***** SUPPLIED RECORDS
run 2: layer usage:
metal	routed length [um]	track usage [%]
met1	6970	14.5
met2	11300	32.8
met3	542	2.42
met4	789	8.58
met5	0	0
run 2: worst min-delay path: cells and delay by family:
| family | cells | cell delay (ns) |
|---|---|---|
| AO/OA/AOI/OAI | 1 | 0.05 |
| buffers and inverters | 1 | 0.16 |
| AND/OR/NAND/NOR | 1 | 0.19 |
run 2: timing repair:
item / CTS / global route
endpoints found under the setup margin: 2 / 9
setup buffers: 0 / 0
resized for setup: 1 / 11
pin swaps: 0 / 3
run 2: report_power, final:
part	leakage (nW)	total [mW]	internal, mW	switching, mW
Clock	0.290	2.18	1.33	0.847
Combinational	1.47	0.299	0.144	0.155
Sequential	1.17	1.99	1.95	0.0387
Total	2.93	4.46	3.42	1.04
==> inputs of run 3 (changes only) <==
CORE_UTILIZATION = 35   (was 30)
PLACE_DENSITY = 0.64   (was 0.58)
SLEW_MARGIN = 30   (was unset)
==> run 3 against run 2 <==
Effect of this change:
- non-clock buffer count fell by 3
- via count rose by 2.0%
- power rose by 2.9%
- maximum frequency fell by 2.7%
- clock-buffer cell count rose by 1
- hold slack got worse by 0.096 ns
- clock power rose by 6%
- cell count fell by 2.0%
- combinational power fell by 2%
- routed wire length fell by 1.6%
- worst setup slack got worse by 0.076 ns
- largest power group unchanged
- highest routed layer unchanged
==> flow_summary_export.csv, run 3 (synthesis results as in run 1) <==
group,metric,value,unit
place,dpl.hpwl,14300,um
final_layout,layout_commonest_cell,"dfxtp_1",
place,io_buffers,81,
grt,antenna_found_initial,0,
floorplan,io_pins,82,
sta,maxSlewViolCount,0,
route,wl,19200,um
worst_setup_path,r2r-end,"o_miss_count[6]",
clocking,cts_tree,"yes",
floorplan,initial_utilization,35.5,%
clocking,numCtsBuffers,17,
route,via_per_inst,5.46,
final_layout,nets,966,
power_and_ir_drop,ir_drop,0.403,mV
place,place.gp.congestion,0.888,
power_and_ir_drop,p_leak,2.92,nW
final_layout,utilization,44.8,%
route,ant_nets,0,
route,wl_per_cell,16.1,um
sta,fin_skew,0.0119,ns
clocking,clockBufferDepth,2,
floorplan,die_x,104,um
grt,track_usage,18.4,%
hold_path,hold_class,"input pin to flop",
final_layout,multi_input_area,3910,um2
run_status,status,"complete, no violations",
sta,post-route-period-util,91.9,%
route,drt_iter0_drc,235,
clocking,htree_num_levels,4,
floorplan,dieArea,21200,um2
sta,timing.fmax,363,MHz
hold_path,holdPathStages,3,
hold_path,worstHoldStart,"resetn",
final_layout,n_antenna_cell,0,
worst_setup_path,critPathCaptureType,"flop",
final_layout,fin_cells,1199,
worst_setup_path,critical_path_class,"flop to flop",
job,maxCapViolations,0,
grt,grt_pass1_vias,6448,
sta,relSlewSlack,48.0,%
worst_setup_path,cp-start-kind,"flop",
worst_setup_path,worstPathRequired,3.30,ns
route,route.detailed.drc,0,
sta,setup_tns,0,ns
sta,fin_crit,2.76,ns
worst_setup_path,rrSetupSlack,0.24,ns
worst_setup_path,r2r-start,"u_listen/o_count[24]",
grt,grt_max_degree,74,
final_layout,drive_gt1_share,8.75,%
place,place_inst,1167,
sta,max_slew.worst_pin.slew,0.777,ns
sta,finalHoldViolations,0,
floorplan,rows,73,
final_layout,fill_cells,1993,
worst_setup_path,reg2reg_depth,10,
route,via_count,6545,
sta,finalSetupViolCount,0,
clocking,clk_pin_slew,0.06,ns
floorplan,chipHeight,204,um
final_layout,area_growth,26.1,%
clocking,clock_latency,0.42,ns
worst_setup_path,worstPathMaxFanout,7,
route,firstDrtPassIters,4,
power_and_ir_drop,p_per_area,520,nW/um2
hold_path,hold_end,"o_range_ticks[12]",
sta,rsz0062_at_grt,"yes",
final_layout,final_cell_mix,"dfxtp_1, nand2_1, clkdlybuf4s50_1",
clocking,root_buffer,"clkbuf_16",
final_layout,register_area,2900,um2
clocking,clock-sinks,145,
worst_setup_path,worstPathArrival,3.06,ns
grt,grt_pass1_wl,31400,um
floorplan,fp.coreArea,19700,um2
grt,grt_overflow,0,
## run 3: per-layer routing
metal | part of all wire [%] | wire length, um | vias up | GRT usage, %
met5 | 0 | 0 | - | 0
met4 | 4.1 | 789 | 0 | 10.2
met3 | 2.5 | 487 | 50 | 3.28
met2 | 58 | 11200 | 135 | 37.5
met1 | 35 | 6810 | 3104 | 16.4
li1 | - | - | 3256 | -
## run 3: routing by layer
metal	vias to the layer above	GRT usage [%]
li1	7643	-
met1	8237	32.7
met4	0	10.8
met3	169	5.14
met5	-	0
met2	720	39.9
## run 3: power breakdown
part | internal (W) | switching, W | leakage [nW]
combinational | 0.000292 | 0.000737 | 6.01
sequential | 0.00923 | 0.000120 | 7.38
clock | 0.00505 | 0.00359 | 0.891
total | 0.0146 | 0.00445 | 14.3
==> src/rtl/error_countdown_timer.sv <==
// Whole-second countdown for the control FSM's error wait state; pulses timeout at zero.
// Optional COUNTDOWN_BLINK_EN: blink toggles every half second while counting (else blink == busy).
module error_countdown_timer #(
  parameter int unsigned TICKS_PER_SEC = 100_000_000,
  parameter int unsigned DEFAULT_SEC   = 5
) (
  input  logic       clk,
  input  logic       rst,
  input  logic       start,
  input  logic       abort,
  input  logic [3:0] cfg_sec,
  output logic       busy,
  output logic [3:0] remain_sec,
  output logic       timeout,
  output logic       blink
);

  localparam int unsigned SEC_W = 4;
  localparam int unsigned PRE_W = (TICKS_PER_SEC > 1) ? $clog2(TICKS_PER_SEC) : 1;
  localparam logic [PRE_W-1:0] PRE_LAST = PRE_W'(TICKS_PER_SEC - 1);
`ifdef COUNTDOWN_BLINK_EN
  localparam logic [PRE_W-1:0] PRE_HALF = PRE_W'(TICKS_PER_SEC / 2 - 1);
`endif

  typedef enum logic {
    IDLE = 1'b0,
    RUN  = 1'b1
  } state_e;

  state_e             state_q, state_d;
  logic [PRE_W-1:0]   pre_q, pre_d;
  logic [SEC_W-1:0]   remain_q, remain_d;
  logic               busy_q, busy_d;
  logic               timeout_q, timeout_d;
  logic               blink_q, blink_d;
  logic [SEC_W-1:0]   load_val;

  assign load_val = (cfg_sec == '0) ? SEC_W'(DEFAULT_SEC) : cfg_sec;

  always_ff @(posedge clk) begin
    if (rst) begin
      state_q   <= IDLE;
      pre_q     <= '0;
      remain_q  <= '0;
      busy_q    <= 1'b0;
      timeout_q <= 1'b0;
      blink_q   <= 1'b0;
    end else begin
      state_q   <= state_d;
      pre_q     <= pre_d;
      remain_q  <= remain_d;
      busy_q    <= busy_d;
      timeout_q <= timeout_d;
      blink_q   <= blink_d;
    end
  end

  // Next state: abort beats start, start beats the per-second tick (even on the final tick).
  always_comb begin
    state_d   = state_q;
    pre_d     = pre_q;
    remain_d  = remain_q;
    busy_d    = busy_q;
    timeout_d = 1'b0;
    blink_d   = blink_q;

    if (abort) begin
      state_d  = IDLE;
      pre_d    = '0;
      remain_d = '0;
      busy_d   = 1'b0;
    end else if (start) begin
      state_d  = RUN;
      pre_d    = '0;
      remain_d = load_val;
      busy_d   = 1'b1;
    end else begin
      unique case (state_q)
        IDLE: begin
          busy_d   = 1'b0;
          remain_d = '0;
        end
        RUN: begin
          if (pre_q == PRE_LAST) begin
            pre_d = '0;
            if (remain_q <= SEC_W'(1)) begin
              state_d   = IDLE;
              remain_d  = '0;
              busy_d    = 1'b0;
              timeout_d = 1'b1;
            end else begin
              remain_d = remain_q - SEC_W'(1);
            end
          end else begin
            pre_d = pre_q + PRE_W'(1);
          end
        end
        default: state_d = IDLE;
      endcase
    end

`ifdef COUNTDOWN_BLINK_EN
    // Prescaler doubles as the half-second phase: toggle at its midpoint and its wrap.
    if (!busy_d) begin
      blink_d = 1'b0;
    end else if (start && !abort) begin
      blink_d = 1'b1;
    end else if ((pre_q == PRE_HALF) || (pre_q == PRE_LAST)) begin
      blink_d = ~blink_q;
    end
`else
    blink_d = busy_d;
`endif
  end

  assign busy       = busy_q;
  assign remain_sec = remain_q;
  assign timeout    = timeout_q;
  assign blink      = blink_q;

endmodule
--- src/rtl/ppm_rx_pkg.sv ---
// Shared types and constants for the PPM receive frame buffer.
// Imported by the CRC helper and by the top-level buffer.
package ppm_rx_pkg;

  typedef enum logic [1:0] {
    IDLE,
    RECV,
    CHECK,
    DRAIN
  } state_e;

  typedef enum logic [1:0] {
    ERR_NONE  = 2'd0,
    ERR_CRC   = 2'd1,
    ERR_SHORT = 2'd2,
    ERR_OVF   = 2'd3
  } err_e;

  localparam logic [15:0] CRC_POLY = 16'h1021;

endpackage

--- src/rtl/ppm_crc16_byte.sv ---
// Combinational byte-wide CRC-16 update, poly 0x1021, MSB-first,
// unrolled into eight single-bit shift/XOR steps.
module ppm_crc16_byte
  import ppm_rx_pkg::*;
(
  input  logic [15:0] crc_in,
  input  logic [7:0]  data_in,
  output logic [15:0] crc_out
);

  always_comb begin
    logic [15:0] c;
    c = crc_in;
    for (int i = 7; i >= 0; i--) begin
      if (c[15] ^ data_in[i]) c = {c[14:0], 1'b0} ^ CRC_POLY;
      else                    c = {c[14:0], 1'b0};
    end
    crc_out = c;
  end

endmodule
## src/rtl/bf16_sub_pipe.sv

```systemverilog
// bf16_sub_pipe: three-stage pipelined BF16 subtractor, o_data = a - b.
// Define BF16_SUB_FLAGS_EN to add the {invalid, overflow, underflow} o_flags port.

module bf16_sub_pipe #(
  parameter int SIZE_DATA = 16
) (
  input  logic                 i_clk,
  input  logic                 i_rst_n,
  input  logic                 i_valid,
  output logic                 o_ready,
  input  logic [SIZE_DATA-1:0] i_data_a,
  input  logic [SIZE_DATA-1:0] i_data_b,
  output logic                 o_valid,
  input  logic                 i_ready,
  output logic [SIZE_DATA-1:0] o_data
`ifdef BF16_SUB_FLAGS_EN
  ,
  output logic [2:0]           o_flags
`endif
);

  typedef struct packed {
    logic        vld;
    logic [15:0] a;
    logic [15:0] b;
  } s1_t;

  typedef struct packed {
    logic        vld;
    logic        spc;
    logic [15:0] spc_data;
`ifdef BF16_SUB_FLAGS_EN
    logic        inv;
`endif
    logic        sign;
    logic        sub;
    logic [7:0]  exp;
    logic [15:0] mx;
    logic [15:0] mn;
  } s2_t;

  typedef struct packed {
    logic        vld;
    logic        spc;
    logic [15:0] spc_data;
`ifdef BF16_SUB_FLAGS_EN
    logic        inv;
`endif
    logic        sign;
    logic [7:0]  exp;
    logic [16:0] sum;
  } s3_t;

  logic adv;
  s1_t  s1_q;
  s2_t  s2_d, s2_q;
  s3_t  s3_d, s3_q;

  assign adv     = ~o_valid | i_ready;
  assign o_ready = adv;

  // S1: capture the operand pair
  always_ff @(posedge i_clk or negedge i_rst_n) begin
    if (!i_rst_n) begin
      s1_q <= '0;
    end else if (adv) begin
      s1_q.vld <= i_valid;
      s1_q.a   <= i_data_a;
      s1_q.b   <= i_data_b;
    end
  end

  logic       sa, sb, sbn;
  logic [7:0] ea, eb;
  logic [6:0] ma, mb;
  logic       za, zb, ia, ib, na, nb;
  logic       a_max;
  logic [7:0] mn_e, mx_e, d;
  logic [6:0] mx_m, mn_m;
  logic       c_nan, c_ii, c_ia, c_ib;
  logic       c_zz, c_bz, c_az;

  assign sa  = s1_q.a[15];
  assign sb  = s1_q.b[15];
  assign sbn = ~sb;
  assign ea  = s1_q.a[14:7];
  assign eb  = s1_q.b[14:7];
  assign ma  = s1_q.a[6:0];
  assign mb  = s1_q.b[6:0];

  assign za = (ea == 8'h00);
  assign zb = (eb == 8'h00);
  assign ia = (ea == 8'hFF) && (ma == 7'h00);
  assign ib = (eb == 8'hFF) && (mb == 7'h00);
  assign na = (ea == 8'hFF) && (ma != 7'h00);
  assign nb = (eb == 8'hFF) && (mb != 7'h00);

  assign c_nan = na | nb;
  assign c_ii  = ia & ib & (sa == sb);
  assign c_ia  = ia & ~nb & ~c_ii;
  assign c_ib  = ib & ~ia & ~na;
  assign c_zz  = za & zb;
  assign c_bz  = zb & ~za & (ea != 8'hFF);
  assign c_az  = za & ~zb & (eb != 8'hFF);

  assign a_max = s1_q.a[14:0] >= s1_q.b[14:0];
  assign mx_e  = a_max ? ea : eb;
  assign mn_e  = a_max ? eb : ea;
  assign mx_m  = a_max ? ma : mb;
  assign mn_m  = a_max ? mb : ma;
  assign d     = mx_e - mn_e;

  // Align: order by magnitude, shift the smaller, resolve specials
  always_comb begin
    s2_d      = '0;
    s2_d.vld  = s1_q.vld;
    s2_d.sub  = sa ^ sbn;
    s2_d.sign = a_max ? sa : sbn;
    s2_d.exp  = mx_e;
    s2_d.mx   = {1'b1, mx_m, 8'h00};
    s2_d.mn   = (d >= 8'd16) ? 16'h0000
                             : ({1'b1, mn_m, 8'h00} >> d);
    unique case (1'b1)
      c_nan, c_ii: begin
        s2_d.spc      = 1'b1;
        s2_d.spc_data = 16'h7FC0;
`ifdef BF16_SUB_FLAGS_EN
        s2_d.inv      = 1'b1;
`endif
      end
      c_ia: begin
        s2_d.spc      = 1'b1;
        s2_d.spc_data = {sa, 8'hFF, 7'h00};
      end
      c_ib: begin
        s2_d.spc      = 1'b1;
        s2_d.spc_data = {sbn, 8'hFF, 7'h00};
      end
      c_zz: begin
        s2_d.spc      = 1'b1;
        s2_d.spc_data = (sa & ~sb) ? 16'h8000 : 16'h0000;
      end
      c_bz: begin
        s2_d.spc      = 1'b1;
        s2_d.spc_data = s1_q.a;
      end
      c_az: begin
        s2_d.spc      = 1'b1;
        s2_d.spc_data = {sbn, s1_q.b[14:0]};
      end
      default: ;
    endcase
  end

  // S2: aligned operands
  always_ff @(posedge i_clk or negedge i_rst_n) begin
    if (!i_rst_n) begin
      s2_q <= '0;
    end else if (adv) begin
      s2_q <= s2_d;
    end
  end

  // ALU: magnitude add or subtract, never negative
  always_comb begin
    s3_d          = '0;
    s3_d.vld      = s2_q.vld;
    s3_d.spc      = s2_q.spc;
    s3_d.spc_data = s2_q.spc_data;
`ifdef BF16_SUB_FLAGS_EN
    s3_d.inv      = s2_q.inv;
`endif
    s3_d.sign     = s2_q.sign;
    s3_d.exp      = s2_q.exp;
    s3_d.sum      = s2_q.sub
                  ? ({1'b0, s2_q.mx} - {1'b0, s2_q.mn})
                  : ({1'b0, s2_q.mx} + {1'b0, s2_q.mn});
  end

  // S3: raw sum
  always_ff @(posedge i_clk or negedge i_rst_n) begin
    if (!i_rst_n) begin
      s3_q <= '0;
    end else if (adv) begin
      s3_q <= s3_d;
    end
  end

  logic [4:0]        lz;
  logic [15:0]       nm;
  logic signed [9:0] e;
  logic [6:0]        frac;
  logic [15:0]       res;
`ifdef BF16_SUB_FLAGS_EN
  logic              of, uf;
`endif

  // Leading-one detect on the low 16 bits of the sum
  always_comb begin
    lz = 5'd0;
    for (int i = 0; i < 16; i++) begin
      if (s3_q.sum[i]) lz = 5'(15 - i);
    end
  end

  // Normalize: carry-out shifts right, otherwise shift out leading zeros
  always_comb begin
    nm = '0;
    e  = '0;
    if (s3_q.sum[16]) begin
      nm = s3_q.sum[16:1];
      e  = $signed({2'b00, s3_q.exp}) + 10'sd1;
    end else begin
      nm = s3_q.sum[15:0] << lz;
      e  = $signed({2'b00, s3_q.exp}) - $signed({5'b00000, lz});
    end
  end

  assign frac = 7'(nm >> 8);

  // Pack with overflow to inf and underflow to signed zero
  always_comb begin
    res = '0;
`ifdef BF16_SUB_FLAGS_EN
    of  = 1'b0;
    uf  = 1'b0;
`endif
    if (s3_q.spc) begin
      res = s3_q.spc_data;
    end else if (s3_q.sum == 17'h0) begin
      res = 16'h0000;
    end else if (e >= 10'sd255) begin
      res = {s3_q.sign, 8'hFF, 7'h00};
`ifdef BF16_SUB_FLAGS_EN
      of  = 1'b1;
`endif
    end else if (e <= 10'sd0) begin
      res = {s3_q.sign, 15'h0000};
`ifdef BF16_SUB_FLAGS_EN
      uf  = 1'b1;
`endif
    end else begin
      res = {s3_q.sign, e[7:0], frac};
    end
  end

  // Output register: data only changes when a valid result lands
  always_ff @(posedge i_clk or negedge i_rst_n) begin
    if (!i_rst_n) begin
      o_valid <= 1'b0;
      o_data  <= '0;
    end else if (adv) begin
      o_valid <= s3_q.vld;
      if (s3_q.vld) o_data <= res;
    end
  end

`ifdef BF16_SUB_FLAGS_EN
  // Flags travel with their result
  always_ff @(posedge i_clk or negedge i_rst_n) begin
    if (!i_rst_n) begin
      o_flags <= 3'b000;
    end else if (adv && s3_q.vld) begin
      o_flags <= {s3_q.inv, of, uf};
    end
  end
`endif

endmodule

```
**********
TASK DESCRIPTION >> Above are the records; from them, give again exactly the lines from the one containing "sta,fin_crit,2.76,ns" through the one containing "clock | 0.00505 | 0.00359 | 0.891", both included.

EXERCISE RESULT >>
sta,fin_crit,2.76,ns
worst_setup_path,rrSetupSlack,0.24,ns
worst_setup_path,r2r-start,"u_listen/o_count[24]",
grt,grt_max_degree,74,
final_layout,drive_gt1_share,8.75,%
place,place_inst,1167,
sta,max_slew.worst_pin.slew,0.777,ns
sta,finalHoldViolations,0,
floorplan,rows,73,
final_layout,fill_cells,1993,
worst_setup_path,reg2reg_depth,10,
route,via_count,6545,
sta,finalSetupViolCount,0,
clocking,clk_pin_slew,0.06,ns
floorplan,chipHeight,204,um
final_layout,area_growth,26.1,%
clocking,clock_latency,0.42,ns
worst_setup_path,worstPathMaxFanout,7,
route,firstDrtPassIters,4,
power_and_ir_drop,p_per_area,520,nW/um2
hold_path,hold_end,"o_range_ticks[12]",
sta,rsz0062_at_grt,"yes",
final_layout,final_cell_mix,"dfxtp_1, nand2_1, clkdlybuf4s50_1",
clocking,root_buffer,"clkbuf_16",
final_layout,register_area,2900,um2
clocking,clock-sinks,145,
worst_setup_path,worstPathArrival,3.06,ns
grt,grt_pass1_wl,31400,um
floorplan,fp.coreArea,19700,um2
grt,grt_overflow,0,
## run 3: per-layer routing
metal | part of all wire [%] | wire length, um | vias up | GRT usage, %
met5 | 0 | 0 | - | 0
met4 | 4.1 | 789 | 0 | 10.2
met3 | 2.5 | 487 | 50 | 3.28
met2 | 58 | 11200 | 135 | 37.5
met1 | 35 | 6810 | 3104 | 16.4
li1 | - | - | 3256 | -
## run 3: routing by layer
metal	vias to the layer above	GRT usage [%]
li1	7643	-
met1	8237	32.7
met4	0	10.8
met3	169	5.14
met5	-	0
met2	720	39.9
## run 3: power breakdown
part | internal (W) | switching, W | leakage [nW]
combinational | 0.000292 | 0.000737 | 6.01
sequential | 0.00923 | 0.000120 | 7.38
clock | 0.00505 | 0.00359 | 0.891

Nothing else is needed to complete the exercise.